Exercise brief. Report only the number of lines in the following entries where the word "adders" occurs.

Dataset records.
====

[src/wsmp_pkg.sv]
`default_nettype none

package wsmp_pkg;

	// configuration register indexes
	localparam int CFG_IDX_W = 3;
	localparam logic [CFG_IDX_W-1:0] CFG_WSM_ID   = 3'd0;
	localparam logic [CFG_IDX_W-1:0] CFG_CHAN_ID  = 3'd1;
	localparam logic [CFG_IDX_W-1:0] CFG_RATE_ID  = 3'd2;
	localparam logic [CFG_IDX_W-1:0] CFG_POWER_ID = 3'd3;
	localparam logic [CFG_IDX_W-1:0] CFG_MIN_SIZE = 3'd4;
	localparam logic [CFG_IDX_W-1:0] CFG_MAX_SCAN = 3'd5;

	// register reset values
	localparam logic [7:0] RST_WSM_ID   = 8'd128;
	localparam logic [7:0] RST_CHAN_ID  = 8'd15;
	localparam logic [7:0] RST_RATE_ID  = 8'd16;
	localparam logic [7:0] RST_POWER_ID = 8'd4;
	localparam logic [7:0] RST_MIN_SIZE = 8'd16;
	localparam logic [7:0] RST_MAX_SCAN = 8'd20;

	// result status codes
	localparam logic [2:0] ST_OK        = 3'd0;
	localparam logic [2:0] ST_TOO_SHORT = 3'd1;
	localparam logic [2:0] ST_BAD_PSID  = 3'd2;
	localparam logic [2:0] ST_NO_WSM    = 3'd3;
	localparam logic [2:0] ST_TRUNC     = 3'd4;

	// psid prefix masks and patterns
	localparam logic [7:0] PFX4_MASK = 8'hF0;
	localparam logic [7:0] PFX4_VAL  = 8'hE0;
	localparam logic [7:0] PFX3_MASK = 8'hE0;
	localparam logic [7:0] PFX3_VAL  = 8'hC0;
	localparam logic [7:0] PFX2_MASK = 8'hC0;
	localparam logic [7:0] PFX2_VAL  = 8'h80;
	localparam logic [7:0] PFX1_MASK = 8'h80;
	localparam logic [7:0] PFX1_VAL  = 8'h00;

	typedef enum logic [6:0] {
		PH_IDLE = 7'b0000001,
		PH_PSID = 7'b0000010,
		PH_SCAN = 7'b0000100,
		PH_ELEN = 7'b0001000,
		PH_EVAL = 7'b0010000,
		PH_PHI  = 7'b0100000,
		PH_PLO  = 7'b1000000
	} wsmp_phase_t;

	typedef enum logic [1:0] {
		EL_NONE = 2'd0,
		EL_CHAN = 2'd1,
		EL_RATE = 2'd2,
		EL_POW  = 2'd3
	} wsmp_elem_t;

	typedef struct packed {
		logic [7:0] wsm_id;
		logic [7:0] chan_id;
		logic [7:0] rate_id;
		logic [7:0] power_id;
		logic [7:0] min_frame_size;
		logic [7:0] max_scan_offset;
	} wsmp_cfg_t;

	typedef struct packed {
		logic [7:0]  data_byte;
		logic        frame_start;
		logic [15:0] frame_size;
	} wsmp_byte_t;

	typedef struct packed {
		logic [2:0]        status;
		logic [7:0]        header_length;
		logic [7:0]        version;
		logic [2:0]        psid_length;
		logic [31:0]       psid;
		logic [7:0]        channel;
		logic [7:0]        rate;
		logic signed [7:0] tx_power;
		logic [15:0]       payload_length;
	} wsmp_result_t;

	// psid length from the prefix bits of its first byte, zero if invalid
	function automatic logic [2:0] prefix_len(input logic [7:0] b);
		logic [2:0] n;
		if ((b & PFX4_MASK) == PFX4_VAL) n = 3'd4;
		else if ((b & PFX3_MASK) == PFX3_VAL) n = 3'd3;
		else if ((b & PFX2_MASK) == PFX2_VAL) n = 3'd2;
		else if ((b & PFX1_MASK) == PFX1_VAL) n = 3'd1;
		else n = 3'd0;
		return n;
	endfunction

endpackage

`default_nettype wire

[src/wsmp_frame_fsm.sv]
`default_nettype none

module wsmp_frame_fsm import wsmp_pkg::*; #(
	parameter int MAX_PSID_BYTES = 4
) (
	input  wire          clk,
	input  wire          arst_n,
	input  wsmp_cfg_t    cfg,
	input  wire          step,
	input  wsmp_byte_t   item,
	output logic         res_valid,
	output wsmp_result_t res
);

	wsmp_phase_t phase_q, phase_d;
	wsmp_elem_t  pend_q, pend_d;
	logic [7:0]  offset_q, offset_d;
	logic [15:0] size_q, size_d;
	logic [2:0]  left_q, left_d;
	logic [2:0]  len_q, len_d;
	logic [31:0] acc_q, acc_d;
	logic [7:0]  version_q, version_d;
	logic [7:0]  chan_q, chan_d;
	logic [7:0]  rate_q, rate_d;
	logic [7:0]  power_q, power_d;
	logic [7:0]  lhigh_q, lhigh_d;

	logic [8:0]  off_inc;
	logic        trunc, limit, go_adv, go_scan, emit;
	logic [2:0]  st, n;
	logic [7:0]  hlen, b;
	logic [15:0] plen;

	assign b       = item.data_byte;
	assign off_inc = {1'b0, offset_q} + 9'd1;
	// no next byte in the frame, or next byte offset past 255
	assign trunc   = ({7'd0, off_inc} >= size_q) || off_inc[8];
	assign limit   = ({7'd0, off_inc} >= size_q) || (off_inc > {1'b0, cfg.max_scan_offset});

	always_comb begin
		phase_d   = phase_q;
		pend_d    = pend_q;
		offset_d  = offset_q;
		size_d    = size_q;
		left_d    = left_q;
		len_d     = len_q;
		acc_d     = acc_q;
		version_d = version_q;
		chan_d    = chan_q;
		rate_d    = rate_q;
		power_d   = power_q;
		lhigh_d   = lhigh_q;
		emit      = 1'b0;
		st        = ST_OK;
		hlen      = '0;
		plen      = '0;
		go_adv    = 1'b0;
		go_scan   = 1'b0;
		n         = prefix_len(b);
		if (step) begin
			if (item.frame_start) begin
				phase_d   = PH_IDLE;
				pend_d    = EL_NONE;
				offset_d  = '0;
				left_d    = '0;
				len_d     = '0;
				acc_d     = '0;
				version_d = '0;
				chan_d    = '0;
				rate_d    = '0;
				power_d   = '0;
				lhigh_d   = '0;
				size_d    = item.frame_size;
				if (item.frame_size < {8'd0, cfg.min_frame_size}) begin
					emit = 1'b1;
					st   = ST_TOO_SHORT;
				end else if (item.frame_size == '0) begin
					emit = 1'b1;
					st   = ST_TRUNC;
				end else begin
					version_d = b;
					phase_d   = PH_PSID;
					if (item.frame_size <= 16'd1) begin
						emit = 1'b1;
						st   = ST_TRUNC;
					end else begin
						offset_d = 8'd1;
					end
				end
			end else begin
				unique case (phase_q)
					PH_PSID: begin
						if (len_q == '0) begin
							if (n == '0 || int'(n) > MAX_PSID_BYTES) begin
								emit = 1'b1;
								st   = ST_BAD_PSID;
							end else begin
								len_d  = n;
								left_d = n - 3'd1;
								acc_d  = {24'd0, b};
							end
						end else begin
							acc_d  = {acc_q[23:0], b};
							left_d = left_q - 3'd1;
						end
						if (!emit) begin
							if (left_d == '0) phase_d = PH_SCAN;
							go_adv = 1'b1;
						end
					end
					PH_SCAN: begin
						// wsm id wins over channel, channel over rate, rate over power
						priority if (b == cfg.wsm_id) begin
							phase_d = PH_PHI;
							go_adv  = 1'b1;
						end else if (b == cfg.chan_id) begin
							pend_d  = EL_CHAN;
							phase_d = PH_ELEN;
							go_adv  = 1'b1;
						end else if (b == cfg.rate_id) begin
							pend_d  = EL_RATE;
							phase_d = PH_ELEN;
							go_adv  = 1'b1;
						end else if (b == cfg.power_id) begin
							pend_d  = EL_POW;
							phase_d = PH_ELEN;
							go_adv  = 1'b1;
						end else begin
							go_scan = 1'b1;
						end
					end
					PH_ELEN: begin
						phase_d = PH_EVAL;
						go_adv  = 1'b1;
					end
					PH_EVAL: begin
						unique case (pend_q)
							EL_CHAN: chan_d  = b;
							EL_RATE: rate_d  = b;
							EL_POW:  power_d = b;
							default: ;
						endcase
						pend_d  = EL_NONE;
						go_scan = 1'b1;
					end
					PH_PHI: begin
						lhigh_d = b;
						if (({7'd0, off_inc} >= size_q) || (off_inc >= 9'd255)) begin
							emit = 1'b1;
							st   = ST_TRUNC;
						end else begin
							phase_d  = PH_PLO;
							offset_d = off_inc[7:0];
						end
					end
					PH_PLO: begin
						emit = 1'b1;
						st   = ST_OK;
						hlen = off_inc[7:0];
						plen = {lhigh_q, b};
					end
					default: ;
				endcase
				if (go_scan) begin
					if (limit) begin
						emit = 1'b1;
						st   = ST_NO_WSM;
					end else begin
						phase_d = PH_SCAN;
						go_adv  = 1'b1;
					end
				end
				if (go_adv) begin
					if (trunc) begin
						emit = 1'b1;
						st   = ST_TRUNC;
					end else begin
						offset_d = off_inc[7:0];
					end
				end
			end
			if (emit) phase_d = PH_IDLE;
		end
	end

	assign res_valid          = step && emit;
	assign res.status         = st;
	assign res.header_length  = hlen;
	assign res.version        = version_d;
	assign res.psid_length    = len_d;
	assign res.psid           = acc_d;
	assign res.channel        = chan_d;
	assign res.rate           = rate_d;
	assign res.tx_power       = $signed(power_d);
	assign res.payload_length = plen;

	always_ff @(posedge clk or negedge arst_n) begin
		if (!arst_n) begin
			phase_q   <= PH_IDLE;
			pend_q    <= EL_NONE;
			offset_q  <= '0;
			size_q    <= '0;
			left_q    <= '0;
			len_q     <= '0;
			acc_q     <= '0;
			version_q <= '0;
			chan_q    <= '0;
			rate_q    <= '0;
			power_q   <= '0;
			lhigh_q   <= '0;
		end else begin
			phase_q   <= phase_d;
			pend_q    <= pend_d;
			offset_q  <= offset_d;
			size_q    <= size_d;
			left_q    <= left_d;
			len_q     <= len_d;
			acc_q     <= acc_d;
			version_q <= version_d;
			chan_q    <= chan_d;
			rate_q    <= rate_d;
			power_q   <= power_d;
			lhigh_q   <= lhigh_d;
		end
	end

endmodule

`default_nettype wire

[config.mk]
export PLATFORM = sky130hd
export DESIGN_NAME = wsmp_frame_fsm
export DESIGN_NICKNAME = d
export VERILOG_FILES = /design/src/wsmp_pkg.sv /design/src/wsmp_frame_fsm.sv
export SDC_FILE = /design/constraint.sdc
export NUM_CORES = 1
export LEC_CHECK = 0
export ABC_AREA = 0
export BUFFER_PORTS_ARGS = -buffer_cell sky130_fd_sc_hd__buf_2
export CORE_AREA = 2 2 153 155
export CTS_CLUSTER_DIAMETER = 60
export CTS_CLUSTER_SIZE = 10
export DETAILED_ROUTE_END_ITERATION = 12
export DIE_AREA = 0 0 155 157
export PLACE_DENSITY = 0.58
export REMOVE_ABC_BUFFERS = 1
export SLEW_MARGIN = 30
export SYNTH_ARGS = -nofsm -noshare
export SYNTH_HDL_FRONTEND = slang
export SYNTH_SLANG_ARGS = --single-unit
export TNS_END_PERCENT = 50
[constraint.sdc]
create_clock -name clk -period 8.3 [get_ports clk]
set_input_delay 1.66 -clock clk [delete_from_list [all_inputs] [get_ports clk]]
set_output_delay 1.66 -clock clk [all_outputs]
set_load 0.02 [all_outputs]
After elaboration in Yosys (flattened, before gate mapping). Index checks and enable logic that the tools add are counted.

Reduce and logical (&&, ||, !) cells: 17. Equality and inequality tests: 18. Order comparisons: 6. Mux-type cells: 120. $add $sub $neg: 3.

Operators by type and width (count): $mux W8 (26); $mux W32 (5); $mux W7 (11); $mux W3 (24); $mux W16 (3); $mux W1 (35); $eq A8 B8 Y1 (4); $pmux W7 S4 (1); $mux W2 (10); $ge A9 B16 Y1 (1); $le A16 B1 Y1 const B (1); $logic_not A16 Y1 (1); $lt A16 B8 Y1 (1); $add A8 B1 Y9 const B (1); $ge A9 B8 Y1 const B (1); $gt A9 B8 Y1 (1); $logic_not A3 Y1 (3); $logic_not A8 Y1 (1); $eq A7 B2 Y1 const B (1); $eq A7 B3 Y1 const B (1); $eq A7 B4 Y1 const B (1); $eq A7 B5 Y1 const B (1); $eq A7 B6 Y1 const B (1); $eq A7 B7 Y1 const B (1); other kinds (18) (28).

Output and inout bits: 95. Register bits after elaboration: 111. Word-level logic and storage cells: 176. Input bits: 76.

Longest topological paths before layout.
Depth after elaboration: 23. Gate-level depth with buffers: 14. Gate-level depth less buffers: 13.

Worst setup path after synthesis. No wires, ideal clock.

Kind: input port to output port. From: input item[24] in the netlist's numbering. To: output res_valid. Stages: 13. Required time: 6.640 ns. Arrival: 3.989 ns. Slack: 2.651 ns. Path buffers: 3. Cell sequence: clkbuf_1 buf_2 o21ai_0 inv_1 ha_1 clkbuf_1 xor2_1 o21ai_2 nand2_1 a21oi_1 o21ai_1 nor3_1 nor3_1.

Longest elaborated chain between the ends: 23. Elaborated cells on any way between the ends: 46. Those cells by class: 1 x order compare; 7 x eq/ne; 34 x mux; 4 x reduce/logical.

RTL lines: from (decl) (line wsmp_frame_fsm.sv:10) `input wsmp_byte_t item,`; $logic_not A8 Y1 (line wsmp_pkg.sv:89) `else if ((b & PFX1_MASK) == PFX1_VAL) n = 3'd1;`; $mux W1 (line wsmp_pkg.sv:89); $mux W2 (line wsmp_pkg.sv:88) `else if ((b & PFX2_MASK) == PFX2_VAL) n = 3'd2;`; $mux W3 (line wsmp_pkg.sv:87) `else if ((b & PFX3_MASK) == PFX3_VAL) n = 3'd3;`; $mux W3 (line wsmp_pkg.sv:86) `if ((b & PFX4_MASK) == PFX4_VAL) n = 3'd4;`; $gt A3 B3 Y1 or $logic_not A3 Y1 (tied branches) (line wsmp_frame_fsm.sv:94) `if (n == '0 || int'(n) > MAX_PSID_BYTES) begin`; $logic_or A1 B1 Y1 (line wsmp_frame_fsm.sv:94); $mux W1 (line wsmp_frame_fsm.sv:94); (+6 left out); $mux W1 (line wsmp_frame_fsm.sv:165) `if (limit) begin`; $mux W1 (line wsmp_frame_fsm.sv:164) `if (go_scan) begin`; $mux W1 (line wsmp_frame_fsm.sv:61) `if (item.frame_start) begin`; $mux W1 (line wsmp_frame_fsm.sv:60) `if (step) begin`; $mux W1 * (line wsmp_frame_fsm.sv:173) `if (go_adv) begin`; $mux W1 * (line wsmp_frame_fsm.sv:61); $mux W1 * (2 in a row) (line wsmp_frame_fsm.sv:60); $logic_and A1 B1 Y1 * (line wsmp_frame_fsm.sv:186) `assign res_valid = step && emit;`; to (decl) (line wsmp_frame_fsm.sv:11) `output logic res_valid,`.

Mark *: on every way between the ends. The rest lies on a longest branch, timed or not. The select of a mux whose other input is x is not followed.

==> run_results.csv <==
group,metric,value,unit
status,status,"finished, final reports clean",
clocking,hold_buffers,0,
route,drc,0,
timing,hold_viol,0,
worst_setup_path,critPathMaxFanout,33,
layout,stdcell_count,1141,
die,coreArea,22500,sq um
pwr,p_int,1.04,mW
worst_setup_path,r2r_setup_slack,4350,ps
timing,fin_crit_sh,78.0,%
worst_setup_path,reg2reg_depth,12,
logic_synthesis,synth_warnings,0,
die,ios,171,
timing,skew,9.90,ps
timing,setup-tns-final,0,ps
global_routing,antenna_found_initial,0,
pwr,power_frac_comb,30.4,%
global_routing,grt_pass1_vias,5833,
pwr,p_per_area,201,nW/um^2
clocking,post-cts-setup-buffer-count,0,
clocking,clk_path_buf_depth,2,
die,die_h,157,microns
die,num_rows,55,
layout,fin_area,8100,sq um
logic_synthesis,ys.flop_type,"dfrtp_1",
layout,fillers,2308,
worst_setup_path,path_cells,"buf_2, inv_1, o21ai_0, inv_1, ha_1, xor2_1, o21ai_2, buf_4, nor2_1, a22oi_1, o2bb2ai_1, buf_2",
worst_setup_path,max_stage_delay,560,ps
clocking,cts_max_level,3,
logic_synthesis,synth.distinct_cells,71,
logic_synthesis,synth-edff-count,0,
route,drt-initial-drc-count,398,
pwr,swShare,36.3,%
placement,dp.cells,1125,
timing,fin_ws,1830,ps
timing,tightest_slew,965,ps
timing,fmax,0.154,GHz
hold_path,min_to,"size_q[9]$_DFFE_PN0P_",
die,start_util,29.6,%
worst_setup_path,critPathKind,"in -> out",
global_routing,grt_pass1_wl,32800,microns
worst_setup_path,critPathSlowestCell,"nor2_1",
route,vias,6072,
worst_setup_path,end_kind,"primary output",
clocking,numCtsBuffers,9,
pwr,power_switching,0.590,mW
placement,dp_hpwl,15200,microns
worst_setup_path,r2r_start,"offset_q[2]$_DFFE_PN0P_",
pwr,total_power,1.63,mW
logic_synthesis,synth.avg_cell_area,9.46,sq um
logic_synthesis,async_flop_share,100,%
hold_path,hold_path_depth,2,
logic_synthesis,synth_cells,704,
worst_setup_path,arrival,4810,ps
logic_synthesis,mappedNetlistArea,6660,sq um
route,wl_per_cell,18.5,microns
clocking,path_clk_slew,80,ps
die,die-area,24300,sq um
die,dieWidth,155,microns
logic_synthesis,ys_seq_elements,111,
timing,maxSlewViolCount,0,
route,totalWireLength,21100,microns
clocking,numClockSinks,111,
logic_synthesis,yosysSeqAreaShare,41.7,%
pwr,irDropWorstVdd,119,uV
logic_synthesis,yosys.area.top_type,"dfrtp_1",
layout,drive_above_1_share,25.6,%
pwr,p_seq_share,40.8,%
clocking,worstSkewPairLatency,350,ps
global_routing,grt_overflow_total,0,
placement,port-buffer-count,170,
worst_setup_path,rr_endpoint,"phase_q[1]$_DFFE_PN0P_",
global_routing,grt_max_degree,76,
logic_synthesis,synth_area_leaders,"dfrtp_1, o2bb2ai_1, ha_1, xor2_1, a22oi_1",
run,drv_cap,0,
layout,syn2layout_area_growth,21.5,%
placement,place_ws,1860,ps
clocking,post_cts_resize_count,0,
placement,gp_congestion,0.879,
clocking,cts_root_buf,"clkbuf_16",
route,drtPass1Iterations,4,
timing,relSlewSlack,35.1,%
layout,nNetsFinal,956,
route,antenna_left,0,
route,viasPerCell,5.32,
pwr,leakage,3.97,nW
hold_path,hold_path.class,"reg -> reg",
timing,min_period,6470,ps
hold_path,min-delay-start,"size_q[9]$_DFFE_PN0P_",
timing,setup_viol,0,
layout,num_antenna_cells,0,
worst_setup_path,cp-start-kind,"input pin",
worst_setup_path,cp.required,6640,ps
clocking,cts_tree,"built",
pwr,power.share.clock,28.7,%
timing,grt_setup_unrepaired,"no",
global_routing,track_usage,17.3,%
logic_synthesis,synth_top_area_share,41.3,%
placement,place_area,7770,sq um
## layer usage
layer / track usage, % / vias to the layer above / routed length [microns]
met1: 23.4 / 2971 / 9660
met5: 0 / - / 0
met2: 27.7 / 190 / 9850
li1: - / 2895 / -
met3: 3.91 / 16 / 1280
met4: 4.85 / 0 / 318
## worst max-delay path, delay by kind of cell
family,cells,cell delay (ps)
adders and majority gates,1,300
buffers and inverters,5,1060
AOI/OAI and AO/OA,4,870
xor gates and xnor gates,1,340
and+or+nand+nor,1,560
## worst max-delay path by stage
stage / cells past startpoint / startpoint / slack (ps) / to
floorplan: 4 / step / 2050 / res[16]
global placement: 12 / item[23] / 1980 / res[46]
detailed placement: 12 / item[23] / 1860 / res[46]
CTS: 12 / item[23] / 1840 / res[46]
global route: 12 / item[23] / 1550 / res[46]
finish: 12 / item[23] / 1830 / res[46]
## kinds of logic (layout without fill, tap and decap cells)
family / count (synthesis) / in the layout / share of synthesized area [%]
muxes: 10 / 10 / 1.50
adders and majority gates: 29 / 29 / 5.45
AOI/OAI and AO/OA: 203 / 203 / 23.3
buffers and inverters: 85 / 237 / 4.98
DFF: 111 / 111 / 41.7
and+or+nand+nor: 225 / 225 / 17.7
xor gates and xnor gates: 41 / 41 / 5.39
## area by class of cell
| type | count | area (sq um) | area share (%) |
|---|---|---|---|
| Multi-Input combinational cell | 508 | 3570 | 44.1 |
| Sequential cell | 111 | 2780 | 34.3 |
| Timing Repair Buffer | 178 | 913 | 11.3 |
| Tap cell | 285 | 357 | 4.40 |
| Clock buffer | 10 | 239 | 2.95 |
| Inverter | 43 | 161 | 1.99 |
| Clock inverter | 6 | 75.1 | 0.927 |
## registers in the layout, summed over array words and instances (netlist names), 7 cells and up
name and flops:
acc_q 32, lhigh_q 8, rate_q 8, chan_q 8
offset_q 8, version_q 8, phase_q 7, power_q 8
size_q 16
## cell usage in the layout, fill, tap and decap left out, types with 3 or more instances in the layout
cell type  instances
and2_1             6
and3_1            18
xnor2_1            5
nor3b_1            5
o31ai_1            5
dfrtp_1          110
nor2b_1           10
a22oi_1           40
o22ai_1            3
inv_1             41
a22o_1             4
o221ai_1           3
nor3_1             8
o21a_1             3
nand2_1           75
ha_1              29
clkbuf_16          9
mux2i_1           10
buf_2            169
o21ai_0           28
or4_1              4
or3_1              4
nand4_1           12
a211oi_1           4
a21oi_1           13
o22a_1            17
buf_4              9
o2bb2ai_1         48
nand3_1            9
nor4_1            12
a31oi_1            7
nor2_1            41
xor2_1            36
## cells in the mapped netlist, types with 5 or more instances
| cell | instances |
|---|---|
| a22oi_1 | 40 |
| nand3_1 | 9 |
| mux2i_1 | 10 |
| o2bb2ai_1 | 48 |
| nand4_1 | 12 |
| inv_1 | 41 |
| xor2_1 | 36 |
| nor4_1 | 13 |
| and3_1 | 18 |
| a21oi_1 | 13 |
| o31ai_1 | 5 |
| o22a_1 | 17 |
| a31oi_1 | 7 |
| nor3b_1 | 5 |
| and2_1 | 6 |
| ha_1 | 29 |
| nor2_1 | 43 |
| nor3_1 | 9 |
| nand2_1 | 75 |
| xnor2_1 | 5 |
| clkbuf_1 | 35 |
| dfrtp_1 | 110 |
| nor2b_1 | 10 |
| o21ai_0 | 28 |
## through the flow
stage	hold WS (ps)	utilization, %
floorplan	437	-
global placement	456	34.5
detailed placement	455	34.5
CTS	477	35.9
global route	506	36.0
finish	475	36.0
## power by group through the flow
stage / sequential (mW) / clock [mW] / combinational [mW]
after floorplan: 0.656 / 0 / 0.328
after global placement: 0.673 / 0 / 0.489
after detailed placement: 0.673 / 0 / 0.493
after CTS: 0.663 / 0.480 / 0.495
after global routing: 0.674 / 0.498 / 0.554
final: 0.664 / 0.467 / 0.495
(Power assumes the default switching activity.)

====

Solution. 2